Arsenic leeches into drinking water by means of erosion of natural deposits; run-off from mining, orchards, and industrial activity such as glass and electronics production wastes.
When consumed through drinking water, arsenic causes a variety of health impacts. Illness may take years to detect and severity increases over time of exposure. Health impacts include skin damage or lesions, and problems with circulatory system, immune system, increased risk of heart disease, stroke, and diabetes. It has also been associated with cancer, developmental defects, and neurotoxicity.
There is no remedial action for chronic arsenic poisoning to date. Socio-economic factors such as poverty and malnutrition contribute to the increased risk of chronic toxicity. Only prevention and early intervention can provide relief to an affected population.
Arsenic can cause short-term and long-term impacts on individual or communities of plants and animals as well as the balance of ecosystems. The severity of impacts depends on the species and time of exposure. For aquatic species, for example, effects can be evident at arsenic concentrations from a few micrograms to milligrams per liter.
Typically, the County Department of Environmental Health conducts regular testing of municipal and small drinking water systems. They test for a variety of contaminants that affect public health, including arsenic. If arsenic is detected, the agency issues a citation that the water is no longer potable, and a new drinking water source must be found, or a filtration system put in place.
The national drinking water standard for arsenic is 10 micrograms per liter. Arsenic levels exceeding this standard is a serious health risk.

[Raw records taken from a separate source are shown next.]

## config.mk

```make
export PLATFORM = sky130hd
export DESIGN_NAME = xor_share_arbiter
export DESIGN_NICKNAME = d
export VERILOG_FILES = /design/src/rtl/xor_share_arbiter_pkg.sv /design/src/rtl/xor_share_arbiter_rr_pick.sv /design/src/rtl/xor_share_arbiter.sv
export SDC_FILE = /design/constraint.sdc
export NUM_CORES = 1
export LEC_CHECK = 0
export BUFFER_PORTS_ARGS = -buffer_cell sky130_fd_sc_hd__buf_2
export CORE_ASPECT_RATIO = 0.9
export CORE_MARGIN = 2
export CORE_UTILIZATION = 47
export DETAILED_ROUTE_END_ITERATION = 16
export GPL_ROUTABILITY_DRIVEN = 0
export PLACE_DENSITY = 0.84
export SETUP_SLACK_MARGIN = 0.5
export SLEW_MARGIN = 30
export SYNTH_ARGS = -nofsm -noshare
export SYNTH_HDL_FRONTEND = slang
export SYNTH_HIERARCHICAL = 1
export SYNTH_SLANG_ARGS = --single-unit
```

## constraint.sdc

```tcl
create_clock -name CLK -period 3.8 [get_ports CLK]
set_input_delay 0.95 -clock CLK [delete_from_list [all_inputs] [get_ports CLK]]
set_output_delay 0.95 -clock CLK [all_outputs]
set_load 0.02 [all_outputs]
```
<file path="src/rtl/window_generator_bin.sv">
`default_nettype none
// ============================================================================
// Module      : window_generator_bin
// Description : Sliding window generator for a raster-order 1-bit pixel
//               stream. Buffers (window_width-1) image rows in shift-register
//               line buffers and emits one flattened window_width x
//               window_width binary window per accepted pixel, one clock after
//               the pixel is accepted.
//               Optional build macro: WINDOW_EDGE_MASK_EN - when defined,
//               out_ready is suppressed for windows that straddle a row
//               boundary (pixel column < window_width-1).
// Revision    : 1.0 - initial release
// ============================================================================
module window_generator_bin #(
  parameter int window_width  = 5,
  parameter int im_width      = 320,
  parameter int im_width_bits = 9
) (
  input  logic                                   clk,
  input  logic                                   rst_n,
  input  logic                                   in_enable,
  input  logic                                   in_data,
  output logic                                   out_ready,
  output logic [window_width*window_width-1:0]   out_data
);

  localparam int c_NW       = window_width * window_width;
  localparam int c_ROW_BITS = $clog2(window_width);

  localparam logic [im_width_bits-1:0] c_COL_LAST        = im_width_bits'(im_width - 1);
  localparam logic [im_width_bits-1:0] c_COL_FIRST_VALID = im_width_bits'(window_width - 1);
  localparam logic [c_ROW_BITS-1:0]    c_ROW_LAST        = c_ROW_BITS'(window_width - 1);

  // Line buffers: buffer k holds the pixel that entered (k+1)*im_width pixels ago
  // in its MSB at the moment a new pixel is accepted.
  logic [im_width-1:0]      r_lb [window_width-1];
  logic [window_width-2:0]  w_lb_in;

  // Newest window column, index = window row (0 = oldest image row).
  logic [window_width-1:0]  w_col;

  logic [c_NW-1:0]          r_win;
  logic [c_NW-1:0]          w_win_nxt;

  logic [im_width_bits-1:0] r_col;
  logic [c_ROW_BITS-1:0]    r_row;
  logic                     r_ready;
  logic                     w_col_ok;
  logic                     w_valid;

  assign w_col[window_width-1] = in_data;

  generate
    for (genvar k = 0; k < window_width - 1; k++) begin : g_lb
      if (k == 0) begin : g_first
        assign w_lb_in[k] = in_data;
      end else begin : g_chain
        assign w_lb_in[k] = r_lb[k-1][im_width-1];
      end

      // Shift one pixel into the line buffer for every accepted pixel.
      always_ff @(posedge clk) begin
        if (in_enable) begin
          r_lb[k] <= {r_lb[k][im_width-2:0], w_lb_in[k]};
        end
      end

      // Deeper buffer -> older image row -> lower window row index.
      assign w_col[window_width-2-k] = r_lb[k][im_width-1];
    end
  endgenerate

  // Next window: every row shifts one column left, newest column enters at the right.
  generate
    for (genvar r = 0; r < window_width; r++) begin : g_row
      for (genvar c = 0; c < window_width - 1; c++) begin : g_col
        assign w_win_nxt[r*window_width+c] = r_win[r*window_width+c+1];
      end
      assign w_win_nxt[r*window_width+window_width-1] = w_col[r];
    end
  endgenerate

  assign w_col_ok = (r_col >= c_COL_FIRST_VALID);

`ifdef WINDOW_EDGE_MASK_EN
  // Only windows lying entirely inside one image row are flagged valid.
  assign w_valid = (r_row == c_ROW_LAST) && w_col_ok;
`else
  // Set once the row counter has saturated and a further row has begun, so
  // every later pixel (including column 0..window_width-2) is valid.
  logic r_row_past;

  // Track whether the stream has moved beyond the first full-window row.
  always_ff @(posedge clk or negedge rst_n) begin
    if (!rst_n) begin
      r_row_past <= 1'b0;
    end else if (!in_enable) begin
      r_row_past <= 1'b0;
    end else if ((r_col == c_COL_LAST) && (r_row == c_ROW_LAST)) begin
      r_row_past <= 1'b1;
    end
  end

  assign w_valid = (r_row == c_ROW_LAST) && (w_col_ok || r_row_past);
`endif

  // Position counters, window register and ready flag.
  always_ff @(posedge clk or negedge rst_n) begin
    if (!rst_n) begin
      r_col   <= '0;
      r_row   <= '0;
      r_ready <= 1'b0;
      r_win   <= '0;
    end else if (!in_enable) begin
      r_col   <= '0;
      r_row   <= '0;
      r_ready <= 1'b0;
    end else begin
      r_ready <= w_valid;
      r_win   <= w_win_nxt;
      if (r_col == c_COL_LAST) begin
        r_col <= '0;
        if (r_row != c_ROW_LAST) begin
          r_row <= r_row + c_ROW_BITS'(1);
        end
      end else begin
        r_col <= r_col + im_width_bits'(1);
      end
    end
  end

  assign out_ready = r_ready;
  assign out_data  = r_win;

endmodule
`default_nettype wire

</file>
**config.mk**
```make
export PLATFORM = sky130hd
export DESIGN_NAME = packet_event_indicator
export DESIGN_NICKNAME = d
export VERILOG_FILES = /design/src/rtl/packet_event_indicator_pkg.sv /design/src/rtl/packet_event_indicator_stretch.sv /design/src/rtl/packet_event_indicator.sv
export SDC_FILE = /design/constraint.sdc
export NUM_CORES = 1
export LEC_CHECK = 0
export ABC_AREA = 1
export BUFFER_PORTS_ARGS = -buffer_cell sky130_fd_sc_hd__buf_2
export CAP_MARGIN = 5
export CORE_UTILIZATION = 59
export CTS_CLUSTER_DIAMETER = 120
export DETAILED_ROUTE_END_ITERATION = 6
export PLACE_DENSITY = 0.85
export SLEW_MARGIN = 20
export SYNTH_ARGS = -nofsm -noshare
export SYNTH_HDL_FRONTEND = slang
export SYNTH_SLANG_ARGS = --single-unit
```
**constraint.sdc**
```tcl
create_clock -name clk -period 2.3 [get_ports clk]
set_input_delay 0.115 -clock clk [delete_from_list [all_inputs] [get_ports clk]]
set_output_delay 0.115 -clock clk [all_outputs]
set_load 0.05 [all_outputs]
```
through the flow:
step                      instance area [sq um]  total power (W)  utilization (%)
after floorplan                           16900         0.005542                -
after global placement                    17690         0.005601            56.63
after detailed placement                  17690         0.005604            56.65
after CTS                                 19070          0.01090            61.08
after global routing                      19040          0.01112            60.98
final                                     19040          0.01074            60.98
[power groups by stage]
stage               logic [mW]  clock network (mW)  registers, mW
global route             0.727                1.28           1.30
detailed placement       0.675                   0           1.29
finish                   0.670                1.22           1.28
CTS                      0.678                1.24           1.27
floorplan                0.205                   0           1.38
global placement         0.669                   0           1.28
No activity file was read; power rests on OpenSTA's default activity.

When arsenic is detected in drinking water remediate action depends on the size of the drinking water system. For larger municipal water systems, managers may find the source of arsenic leeching and repair the piping. If arsenic contamination is widespread, a municipal filtration system must be installed. For smaller drinking water systems (50 connections or less), the community may have to drill a new well, or install a small-system or individual filtration systems. All remediation is costly and municipalities, policy-makers, and entrepreneurs alike are looking for low-cost, efficient solutions.